Other days
100 YEARS AGO Dec. 18, 1917
“You can tell the people of Arkansas that we’ve got a fight on our hands,” said Congressman W.S. Goodwin last night when he arrived at the Hotel Marion, fresh from the battle front in Europe. “We’ve got a titanic struggle, and the people must wake up to that fact as soon as possible.” Congressman Goodwin was a member of the congressional committee sent to Europe to view conditions over there.
50 YEARS AGO Dec. 18, 1967
From one fourth to one third of the World War II veterans admitted to the Little Rock Veteran Administration Hospital on East Roosevelt Road have emphysema or bronchitis to some extent, although they probably have entered for treatment of some other ailment. Because of the high incidence of lung diseases among middle-age men, who constitute the bulk of the VA hospitals’ patients, the Veterans Administration announced last week that it has had to double the facilities of VA hospitals to care for emphysema and bronchitis patients.
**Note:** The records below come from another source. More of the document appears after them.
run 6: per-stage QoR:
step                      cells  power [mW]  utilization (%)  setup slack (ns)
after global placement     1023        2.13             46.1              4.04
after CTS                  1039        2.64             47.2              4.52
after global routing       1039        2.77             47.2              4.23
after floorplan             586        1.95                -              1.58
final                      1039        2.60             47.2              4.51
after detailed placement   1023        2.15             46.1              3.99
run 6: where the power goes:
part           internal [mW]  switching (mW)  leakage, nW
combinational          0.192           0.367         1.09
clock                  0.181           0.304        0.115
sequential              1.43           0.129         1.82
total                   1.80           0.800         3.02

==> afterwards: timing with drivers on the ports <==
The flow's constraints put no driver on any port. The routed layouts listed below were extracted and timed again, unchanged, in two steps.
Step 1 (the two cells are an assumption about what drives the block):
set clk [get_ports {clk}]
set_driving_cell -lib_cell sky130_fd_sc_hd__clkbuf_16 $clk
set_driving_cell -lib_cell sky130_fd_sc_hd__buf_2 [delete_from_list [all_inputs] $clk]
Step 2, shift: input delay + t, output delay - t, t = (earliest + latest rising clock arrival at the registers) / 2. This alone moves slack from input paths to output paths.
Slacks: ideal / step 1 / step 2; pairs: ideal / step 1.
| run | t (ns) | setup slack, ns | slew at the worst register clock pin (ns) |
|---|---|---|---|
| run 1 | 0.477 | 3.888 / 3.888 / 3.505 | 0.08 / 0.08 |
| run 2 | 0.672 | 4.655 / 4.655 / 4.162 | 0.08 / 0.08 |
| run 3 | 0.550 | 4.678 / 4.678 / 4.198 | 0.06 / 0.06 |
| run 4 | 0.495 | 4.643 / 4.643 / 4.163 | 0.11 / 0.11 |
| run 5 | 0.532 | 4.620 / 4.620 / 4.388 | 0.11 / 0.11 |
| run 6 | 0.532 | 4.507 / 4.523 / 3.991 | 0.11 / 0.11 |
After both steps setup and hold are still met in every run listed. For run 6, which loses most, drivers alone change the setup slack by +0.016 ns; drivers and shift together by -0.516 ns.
25 YEARS AGO Dec. 18, 1992
The arrival of a Russian medical team Thursday night in Little Rock signaled the start of a program that will make the city a world center for the study of radiation poisoning. The world’s largest and most up-to-date collection of data on the children who survived the 1986 Chernobyl nuclear power plant disaster will be gathered by Russian physicians who treat those children. The data will be relayed to Little Rock for compilation by computer. The physicians arrived about 7:45 p.m. Thursday at Little Rock Regional Airport, Adams Field, the first Russian plane ever to land in Arkansas.
10 YEARS AGO Dec. 18, 2007
U.S. Sen. Mark Pryor filed legislation Monday calling for more Pentagon oversight of privatized housing projects on military installations, a measure he hopes will prevent future contract failures like the one plaguing Little Rock Air Force Base. Housing construction at Little Rock Air Force Base remains at a standstill, with partially built homes, unpaid subcontractors and a buyout on the horizon. Construction stopped seven months ago at the base in Jacksonville when American Eagle Communities Inc. ran so far over budget and behind schedule that its private investors stopped providing funding three years into the seven-year project.